Sim, já estávamos esperando, porque tem havido extrema animosidade do governo de Lenin Moreno. Já era sabido, desde que ele tomou posse, que ele era hostil ao Julian e queria se livrar dele. Desde o ano passado ele tem colocado uma pressão extrema sobre Julian: ordenou ao embaixador para cortar a internet, proibiu a entrada de visitantes… Foi um longo processo que foi ficando cada vez pior. No final, a embaixada já era bem pior do que qualquer prisão.

A que tipo de condições o Julian era submetido?

Havia limitações sobre as pessoas que podiam visitá-lo – eles que faziam a seleção – e não permitiram a visita de dezenas de jornalistas e ativistas. No ano passado eles instalaram câmeras de vigilância de alta resolução em todos os cantos da embaixada, monitorando todos os movimentos de Julian em áudio e vídeo. A embaixada tinha se tornado uma operação de vigilância massiva.

Nós fizemos na quarta-feira [10 de abril], um dia antes da prisão, uma conferência de imprensa aqui em Londres na qual revelamos a extensão da operação de vigilância sobre Assange, feita através da coleta de materiais via câmeras de segurança, gravações de áudio, e coleta de documentos.

Nós acreditamos que por causa dessa conferência de imprensa eles decidiram agir no dia seguinte. Todo esse material, de alguma maneira, foi parar nas mãos de um grupo de indivíduos espanhóis que tentaram nos extorquir, dizendo que se não pagássemos 3 milhões de Euros eles iriam publicar tudo. Eu fui até Madrid, relatamos o caso para a polícia espanhola, e agora abriram um caso de investigação criminal contra eles. Mas o maior crime não é esse. O maior crime é a maneira como as autoridades do Equador trataram o Assange, que é vergonhosa.

Eu chamo de vergonhosa porque um país independente que permite que uma polícia estrangeira entre na embaixada para arrastar Assange para fora de uma maneira inaceitável, foi um cenário muito bem calculado por eles. E desde então as autoridades equatorianas têm feito acusações ultrajantes sobre Assange.

Por exemplo?

Coisas sobre o que acontecia dentro da embaixada. Não podemos esquecer que Lenin Moreno, que está sendo investigado por causa do vazamento dos documentos chamados INA Papers, está acusando Assange de estar envolvido no hackeamento do seu celular, o que é uma afirmação estranha vindo de um líder de Estado, aliás.

O WikiLeaks não esteve envolvido na publicação dos INA papers, documentos que apontam para uma empresa offshore em Belize constituída pelo irmão de Lenin Moreno?

Nós não temos nada a ver com os INA Papers.
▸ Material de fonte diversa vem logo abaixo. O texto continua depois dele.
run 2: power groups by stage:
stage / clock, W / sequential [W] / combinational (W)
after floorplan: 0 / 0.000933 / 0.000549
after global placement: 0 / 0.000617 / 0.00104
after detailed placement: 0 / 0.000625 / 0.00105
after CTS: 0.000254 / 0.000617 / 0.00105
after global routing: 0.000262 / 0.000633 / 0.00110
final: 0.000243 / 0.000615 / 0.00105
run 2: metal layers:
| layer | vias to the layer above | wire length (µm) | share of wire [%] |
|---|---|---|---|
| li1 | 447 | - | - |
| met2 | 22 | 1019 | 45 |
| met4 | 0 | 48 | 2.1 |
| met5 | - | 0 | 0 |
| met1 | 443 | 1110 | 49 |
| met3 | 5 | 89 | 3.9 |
<file path="src/rtl/control_fsm.sv">
// Multi-cycle RV32 subset control FSM: sequences fetch, decode, execute,
// memory and writeback phases and drives the datapath strobes.
// Ports: clk, reset (sync, active-high); Instruction_i, Zero_i, Mem_Ready_i in;
// ALU/mux selects, memory/IR/PC/RF strobes, Fault_o, State_o out.
module control_fsm #(
    parameter int WAIT_LIMIT = 15
) (
    input  logic        clk,
    input  logic        reset,
    input  logic [31:0] Instruction_i,
    input  logic        Zero_i,
    input  logic        Mem_Ready_i,
    output logic [3:0]  ALU_Operation_o,
    output logic [1:0]  ALU_Src_A_o,
    output logic [1:0]  ALU_Src_B_o,
    output logic        Mem_Req_o,
    output logic        Mem_Write_o,
    output logic        I_or_D_o,
    output logic        IR_Write_o,
    output logic        PC_Write_o,
    output logic        PC_Src_o,
    output logic        Reg_Write_o,
    output logic [1:0]  Mem_to_Reg_o,
    output logic        Fault_o,
    output logic [3:0]  State_o
);

    typedef enum logic [3:0] {
        FETCH  = 4'd0,
        DECODE = 4'd1,
        EXEC_R = 4'd2,
        EXEC_I = 4'd3,
        ADDR   = 4'd4,
        MEM_RD = 4'd5,
        MEM_WB = 4'd6,
        MEM_WR = 4'd7,
        ALU_WB = 4'd8,
        BRANCH = 4'd9,
        JAL    = 4'd10,
        FAULT  = 4'd15
    } state_t;

    localparam logic [3:0] OP_ADD = 4'b0000;
    localparam logic [3:0] OP_SUB = 4'b0001;
    localparam logic [3:0] OP_LUI = 4'b0010;

    localparam logic [6:0] OPC_R   = 7'b0110011;
    localparam logic [6:0] OPC_I   = 7'b0010011;
    localparam logic [6:0] OPC_LUI = 7'b0110111;
    localparam logic [6:0] OPC_LD  = 7'b0000011;
    localparam logic [6:0] OPC_ST  = 7'b0100011;
    localparam logic [6:0] OPC_BR  = 7'b1100011;
    localparam logic [6:0] OPC_JAL = 7'b1101111;

    localparam int CW = $clog2(WAIT_LIMIT + 1);

    state_t        state_q;
    state_t        state_d;
    state_t        dec_next;
    logic [CW-1:0] wait_q;
    logic          wait_hit;

    logic [6:0] opc;
    logic [2:0] f3;
    logic [6:0] f7;
    logic       is_r;
    logic       is_i;
    logic       is_lui;
    logic       is_ld;
    logic       is_st;
    logic       is_beq;
    logic       is_jal;

    assign opc = Instruction_i[6:0];
    assign f3  = Instruction_i[14:12];
    assign f7  = Instruction_i[31:25];

    assign is_r   = (opc == OPC_R) && (f3 == 3'b000) &&
                    ((f7 == 7'b0000000) || (f7 == 7'b0100000));
    assign is_i   = (opc == OPC_I) && (f3 == 3'b000);
    assign is_lui = (opc == OPC_LUI);
    assign is_ld  = (opc == OPC_LD) && (f3 == 3'b010);
    assign is_st  = (opc == OPC_ST) && (f3 == 3'b010);
    assign is_beq = (opc == OPC_BR) && (f3 == 3'b000);
    assign is_jal = (opc == OPC_JAL);

    // This cycle would be the WAIT_LIMIT-th consecutive unanswered request.
    assign wait_hit = (wait_q == CW'(WAIT_LIMIT - 1));

    always_comb begin
        dec_next = FAULT;
        unique case (1'b1)
            is_r:           dec_next = EXEC_R;
            is_i, is_lui:   dec_next = EXEC_I;
            is_ld, is_st:   dec_next = ADDR;
            is_beq:         dec_next = BRANCH;
            is_jal:         dec_next = JAL;
            default:        dec_next = FAULT;
        endcase
    end

    always_ff @(posedge clk) begin
        if (reset) begin
            state_q <= FETCH;
            wait_q  <= '0;
        end else begin
            state_q <= state_d;
            // Staying put while requesting means memory did not answer.
            if ((state_d != state_q) || !Mem_Req_o)
                wait_q <= '0;
            else
                wait_q <= wait_q + 1'b1;
        end
    end

    always_comb begin
        state_d = state_q;
        case (state_q)
            FETCH: begin
                if (Mem_Ready_i)   state_d = DECODE;
                else if (wait_hit) state_d = FAULT;
            end
            DECODE: state_d = dec_next;
            EXEC_R: state_d = ALU_WB;
            EXEC_I: state_d = ALU_WB;
            ALU_WB: state_d = FETCH;
            ADDR:   state_d = (opc == OPC_LD) ? MEM_RD : MEM_WR;
            MEM_RD: begin
                if (Mem_Ready_i)   state_d = MEM_WB;
                else if (wait_hit) state_d = FAULT;
            end
            MEM_WB: state_d = FETCH;
            MEM_WR: begin
                if (Mem_Ready_i)   state_d = FETCH;
                else if (wait_hit) state_d = FAULT;
            end
            BRANCH: state_d = FETCH;
            JAL:    state_d = FETCH;
            FAULT:  state_d = FAULT;
            default: state_d = FAULT;
        endcase
    end

    always_comb begin
        ALU_Operation_o = OP_ADD;
        ALU_Src_A_o     = 2'b00;
        ALU_Src_B_o     = 2'b00;
        Mem_Req_o       = 1'b0;
        Mem_Write_o     = 1'b0;
        I_or_D_o        = 1'b0;
        IR_Write_o      = 1'b0;
        PC_Write_o      = 1'b0;
        PC_Src_o        = 1'b0;
        Reg_Write_o     = 1'b0;
        Mem_to_Reg_o    = 2'b00;
        Fault_o         = 1'b0;
        case (state_q)
            FETCH: begin
                Mem_Req_o = 1'b1;
                if (Mem_Ready_i) begin
                    IR_Write_o  = 1'b1;
                    PC_Write_o  = 1'b1;
                    ALU_Src_B_o = 2'b01;
                end
            end
            DECODE: begin
                ALU_Src_A_o = 2'b01;
                ALU_Src_B_o = 2'b10;
            end
            EXEC_R: begin
                ALU_Src_A_o = 2'b10;
                if (f7 == 7'b0100000) ALU_Operation_o = OP_SUB;
            end
            EXEC_I: begin
                ALU_Src_B_o = 2'b10;
                if (opc == OPC_LUI) ALU_Operation_o = OP_LUI;
                else                ALU_Src_A_o = 2'b10;
            end
            ALU_WB: Reg_Write_o = 1'b1;
            ADDR: begin
                ALU_Src_A_o = 2'b10;
                ALU_Src_B_o = 2'b10;
            end
            MEM_RD: begin
                Mem_Req_o = 1'b1;
                I_or_D_o  = 1'b1;
            end
            MEM_WB: begin
                Reg_Write_o  = 1'b1;
                Mem_to_Reg_o = 2'b01;
            end
            MEM_WR: begin
                Mem_Req_o   = 1'b1;
                Mem_Write_o = 1'b1;
                I_or_D_o    = 1'b1;
            end
            BRANCH: begin
                ALU_Src_A_o     = 2'b10;
                ALU_Operation_o = OP_SUB;
                PC_Src_o        = 1'b1;
                PC_Write_o      = Zero_i;
            end
            JAL: begin
                Reg_Write_o  = 1'b1;
                Mem_to_Reg_o = 2'b10;
                PC_Write_o   = 1'b1;
                PC_Src_o     = 1'b1;
            end
            FAULT: Fault_o = 1'b1;
            default: Fault_o = 1'b0;
        endcase
    end

    assign State_o = state_q;

endmodule

</file>
<file path="config.mk">
export PLATFORM = sky130hd
export DESIGN_NAME = control_fsm
export DESIGN_NICKNAME = d
export VERILOG_FILES = /design/src/rtl/control_fsm.sv
export SDC_FILE = /design/constraint.sdc
export NUM_CORES = 1
export LEC_CHECK = 0
export BUFFER_PORTS_ARGS = -buffer_cell sky130_fd_sc_hd__buf_2
export CAP_MARGIN = 40
export CORE_MARGIN = 3
export CORE_UTILIZATION = 36
export DETAILED_ROUTE_END_ITERATION = 10
export PLACE_DENSITY = 0.75
export SLEW_MARGIN = 20
export SYNTH_ARGS = -nofsm -noshare
export SYNTH_HDL_FRONTEND = slang
export SYNTH_SLANG_ARGS = --single-unit
</file>
<file path="constraint.sdc">
create_clock -name clk -period 1.75 [get_ports clk]
set_clock_uncertainty 0.15 [all_clocks]
set_input_delay 0.0875 -clock clk [delete_from_list [all_inputs] [get_ports clk]]
set_output_delay 0.0875 -clock clk [all_outputs]
set_load 0.01 [all_outputs]
</file>
## Word level (Yosys, flattened, before mapping)

Index checks and enable logic that the tools add are counted.

- Register bits after elaboration: 8
- Bits of input ports: 36
- Output and inout port bits: 22
- Logic and storage cells: 72

- Add/sub/neg operators: 1
- Eq/ne operators: 22
- Multiplexer cells: 24
- Reductions and logical operators: 23

Operator list:

| cell | count |
|---|---|
| $eq A7 B6 Y1 const B | 4 |
| $pmux W4 S7 | 1 |
| $eq A4 B4 Y1 const B | 5 |
| $pmux W4 S5 | 1 |
| $eq A4 B3 Y1 const B | 4 |
| $mux W4 | 4 |
| $eq A7 B7 Y1 const B | 2 |
| $pmux W2 S3 | 2 |
| $reduce_or A2 Y1 | 6 |
| $reduce_or A3 Y1 | 4 |
| $mux W1 | 10 |
| $eq A4 B2 Y1 const B | 2 |
| $pmux W2 S2 | 2 |
| $eq A7 B2 Y1 const B | 1 |
| $eq A7 B5 Y1 const B | 1 |
| $logic_not A7 Y1 | 1 |
| $logic_and A1 B1 Y1 | 6 |
| $mux W2 | 3 |
| $add A4 B1 Y4 const B | 1 |
| $eq A4 B1 Y1 const B | 1 |
| $logic_not A4 Y1 | 1 |
| $ne A4 B4 Y1 | 1 |
| $reduce_or A4 Y1 | 1 |
| $eq A3 B2 Y1 const B | 1 |
| 4 further kinds | 5 |

## Logic depth before layout (Yosys ltp)

- Word-level depth: 8
- Gate-level depth with buffers: 9
- Mapped depth without buffers: 8

## Least setup slack after synthesis

OpenSTA, ideal clock, no wires.

- Path type: reg2reg
- Start point: register wait_q[0]
- End point: register wait_q[2]
- Library setup time: 0.092 ns
- Arrival: 1.623 ns
- Required time: 1.508 ns
- Path slack: -0.115 ns
- Cell stages (with the launch flop): 10
- Path buffers: 1
- Period minus slack after synthesis: 1.865 ns
- Cells stage by stage: dfxtp_1 inv_1 ha_1 and3_1 buf_4 o22ai_1 o32ai_1 nor3b_2 o22ai_2 nor4_1

- Longest elaborated chain between the ends: 7
- Elaborated cells on any way between the ends: 10
- Those cells by class: add/sub: 1; eq/ne: 2; mux: 5; reduce/logical: 2

RTL lines:

| element | RTL line | RTL |
|---|---|---|
| start, declared | 60 | `logic [CW-1:0] wait_q;` |
| start signal, assigned | 112 | `wait_q <= wait_q + 1'b1;` |
| $eq A4 B4 Y1 | 88 | `assign wait_hit = (wait_q == CW'(WAIT_LIMIT - 1));` |
| $mux W4 | 121, 130, 135 |  |
| $mux W4, on equally long branches | 134, 120, 129 |  |
| $pmux W4 S7 | 118 | `case (state_q)` |
| $ne A4 B4 Y1 | 109 | `if ((state_d != state_q) \|\| !Mem_Req_o)` |
| $logic_or A1 B1 Y1 | 109 |  |
| $reduce_or A2 Y1 (no source line) | n/a |  |

Several ways; a longest one is shown, not always the timed one.
A chain may end at the register's enable or synchronous reset.

## Final worst setup path

- Start point: register state_q[0] (netlist: State_o[0])
- End point: register wait_q[1]

- Longest elaborated chain between the ends: 6
- Elaborated cells on any way between the ends: 24
- Those cells by class: eq/ne: 11; mux: 6; reduce/logical: 7

RTL lines:

| element | RTL line | RTL |
|---|---|---|
| start, declared | 57 | `state_t state_q;` |
| start signal, assigned | 107 | `state_q <= state_d;` |
| $eq A4 B4 Y1 (tied with other cells) | 118 |  |
| $reduce_or A4 Y1 (no source line) (tied with other cells) | n/a |  |
| $pmux W4 S7 / $mux W1 (equally long branches) | 118, 157 |  |
| $ne A4 B4 Y1 / $logic_not A1 Y1 (equally long branches) | 109 |  |
| $logic_or A1 B1 Y1 (*) | 109 |  |
| $reduce_or A2 Y1 (no source line) (*) | n/a |  |

Every way passes the cells marked *; elsewhere a longest branch is shown, timed or not.

==> results.py <==
metrics = {
    "floorplan": {
        "core_um2": 2590,
        "dieArea_um2": 3500,
        "io_pins": 58,
        "die_w_um": 59.1,
        "start_util_pct": 39.2,
        "die_h_um": 59.1,
        "num_rows": 18,
    },
    "synthesis": {
        "synth-seq-cells": 8,
        "seq_area_frac_synth_pct": 15.8,
        "synthFlopType": "dfxtp_1",
        "synth_edf_count": 0,
        "ys_types": 52,
        "yosysWarnings": 0,
        "yosys-top-cells-count": "nor2_1, nand2_1, dfxtp_1",
        "avgSynthCellArea_um2": 7.15,
        "syn-cell-area_um2": 1020,
        "netlist_instances": 142,
        "synthMostInstantiatedCell": "nor2_1",
        "synth_top_area_cell": "dfxtp_1",
        "ys_top_cells_by_area": "dfxtp_1, nor2_1, nor4_1",
        "postSynth.asyncResetShare_pct": 0,
        "synth_top_area_share_pct": 15.8,
    },
    "timing": {
        "fmax_mhz": 570,
        "final_max_slew_viol_count": 0,
        "finalSetupViolations": 1,
        "hold_viol": 0,
        "fin_crit_sh_pct": 100,
        "layout_setup_ws_ns": -0.00376,
        "rsz0062_at_grt": "true",
        "period_minus_slack_ns": 1.75,
        "whs_ns": 0.182,
        "fin_tns_setup_ns": -0.00376,
    },
    "place": {
        "port_buffers": 40,
        "pre_cts_ws_ns": -0.225,
        "place_hpwl_mm": 2.45,
        "place.gp.congestion": 0.833,
    },
    "worst_setup_path": {
        "cp.required_ns": 1.77,
        "end_kind": "register",
        "critPathMaxFanout": 5,
        "crit_arrival_ns": 1.77,
        "crit_type": "register to register",
        "start_kind": "register",
    },
    "grt": {
        "grt_pass1_vias": 1173,
        "grt_overflow_total": 0,
        "grt_usage_pct": 18.4,
        "antenna_found_initial": 0,
        "grt_pass1_wl_mm": 5.07,
        "grt_max_degree": 16,
    },
    "clock_tree": {
        "htreeDepth": 1,
        "cts_tree": "built",
        "cts_root_buffer": "clkbuf_4",
        "path_clk_slew_ns": 0.06,
        "clockBufferDepth": 2,
        "clock-sinks": 8,
        "cts_inserted_buffers": 3,
        "clock_latency_ns": 0.27,
    },
    "power_and_ir_drop": {
        "power.density_nw_per_um2": 1480,
        "p_switching_mw": 1.13,
        "netSwitchingFraction_pct": 47.8,
        "combPwrFrac_pct": 79.5,
        "irDropWorstVdd_mv": 1.12,
        "clkPwrFrac_pct": 6.2,
        "seq_power_share_pct": 14.3,
        "p_leak_nw": 0.724,
        "internal_power_mw": 1.23,
    },
    "routing": {
        "drcViolationCount": 0,
        "vias": 1329,
        "drt_wl_total_mm": 3.20,
        "drt_iter0_drc": 57,
        "drtAntennaViolNets": 0,
        "viasPerCell": 5.49,
        "wl_per_cell_um": 13.2,
        "drtPass1Iterations": 4,
    },
    "job": {
        "maxCapViolCount": 0,
    },
    "finish": {
        "syn_to_final_growth_pct": 56.9,
        "antenna_cells": 0,
        "drive_above_1_share_pct": 50.9,
        "layout.nets": 252,
        "fillCellCount": 231,
    },
    "min_path": {
        "hp-class": "primary input to register",
    },
    "status": {
        "status": "complete, but fails checks",
        "violations": "setup timing",
    },
}
[sequential cells by signal, indices dropped and copies added, names as in the netlist]
| register | cells |
|---|---|
| wait_q | 4 |
| State_o | 4 |
[per-layer routing]
| layer | global-route usage (%) | share of wire [%] | vias to the layer above |
|---|---|---|---|
| met2 | 30.8 | 47 | 42 |
| li1 | - | - | 667 |
| met4 | 6.15 | 1.3 | 0 |
| met1 | 24.2 | 47 | 615 |
| met5 | 0 | 0 | - |
| met3 | 2.40 | 5.0 | 5 |
[stage by stage]
stage	utilization [%]	cell area, um2	power [mW]	std cells
finish	61.5	1590	2.36	242
CTS	58.2	1510	2.18	241
global route	61.5	1590	2.55	242
global placement	56.3	1460	1.97	236
detailed placement	56.3	1460	1.99	236
floorplan	-	1050	1.29	143
[worst paths after layout]
kind / from / endpoint / slack [ns] / depth (start not counted)
setup reg to reg: State_o[0] / wait_q[1] / -0.004 / 6
setup / recovery: State_o[0] / wait_q[1] / -0.004 / 6
hold reg to reg: wait_q[0] / wait_q[0] / 0.39 / 2
hold / removal: Mem_Ready_i / State_o[1] / 0.18 / 5
[layout by cell type (no fill, tap or decap), types with 3 or more instances in the layout]
cell type and count:
buf_4 34, nand3_1 3, nand2_1 9, dfxtp_1 4
nand2b_1 5, buf_2 40, o21ai_0 5, nor4_1 3
a211oi_1 4, clkbuf_4 3, nor2b_1 3, nor3_1 4
o21ai_1 3, a21oi_1 7, nor2_1 17, nor4_2 4
[critical path, cell delays in order, from the launching register on]
cell	delay, ns
dfxtp_4	0.36
or4_4	0.42
o22ai_2	0.12
o32ai_2	0.11
nor3b_2	0.20
o22ai_2	0.14
nor4_1	0.17
[area by class of cell]
class / count / area [um2] / area share [%]
Multi-Input combinational cell: 119 / 841 / 52.7
Timing Repair Buffer: 78 / 508 / 31.9
Sequential cell: 8 / 170 / 10.7
Tap cell: 30 / 37.5 / 2.35
Clock buffer: 3 / 22.5 / 1.41
Inverter: 4 / 15.0 / 0.942
[power by group through the flow]
stage          Sequential (mW)  Combinational [mW]  Clock [mW]
2_1_floorplan            0.308               0.984           0
6_report                 0.337                1.88       0.147
5_1_grt                  0.345                2.05       0.158
4_1_cts                  0.320                1.71       0.151
3_3_place_gp             0.321                1.64           0
3_5_place_dp             0.318                1.68           0
[logic make-up after synthesis]
family,after synthesis,synth area share [%]
mux,1,1.11
fa+ha+maj,2,2.46
flops,8,15.8
simple gates,75,43.1
compound gates,37,24.5
buf+inv,16,11.0
other cells,1,0.369
xor+xnor,2,1.72
[repair_timing]
action / CTS / global route
pin swaps: 6 / 4
gates resized for setup: 4 / 18
setup buffers: 1 / 2
endpoints found under the hold margin: 4 / 0
setup endpoints to repair: 10 / 11
hold buffers: 1 / 0
cloned: 0 / 0
No activity file was read; power rests on OpenSTA's default activity.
A história foi publicada em outro site. A única vez que mencionamos essa história foi em um Tweet sobre uma investigação dessa denúncia que foi aberta no Equador. E já era uma coisa bastante pública. O Wikileaks não teve nada a ver com a publicação ou a obtenção dessas informações. Acho que é bastante óbvio que se trata de uma tentativa de desviar a atenção dessa investigação sobre ele [Lenin Moreno].

Durante a campanha presidencial, Lenin Moreno havia prometido manter o asilo a Assange…

Sim, ele havia feito essa promessa logo no começo, mas é uma promessa de um Estado, não de uma pessoa. Não é um indivíduo que tem a capacidade de mudar o que o Estado concordou em fazer. Se o Estado garantiu a alguém um asilo político, ele está comprometido, de acordo com a lei internacional, com aquela proteção. Mesmo que haja uma mudança na liderança não se pode arbitrária e unilateralmente decidir que você vai retirar aquela proteção. É como se você, no meio de um naufrágio, entregasse um bote salva-vidas a alguém e depois decidisse atirá-lo desse bote.

Você encontrou Assange antes da prisão?

Eu o vi há duas semanas. Ele estava aguentando bem, mas é claro que sete anos trancado na embaixada traz consequências à saúde. Ele tem um problema no ombro que precisa de um raio-x que não pode ser levado para dentro da embaixada, um problema dentário que não pode ser tratado dentro da embaixada. E o Reino Unido não permitiu que ele saísse para ir a esses médicos.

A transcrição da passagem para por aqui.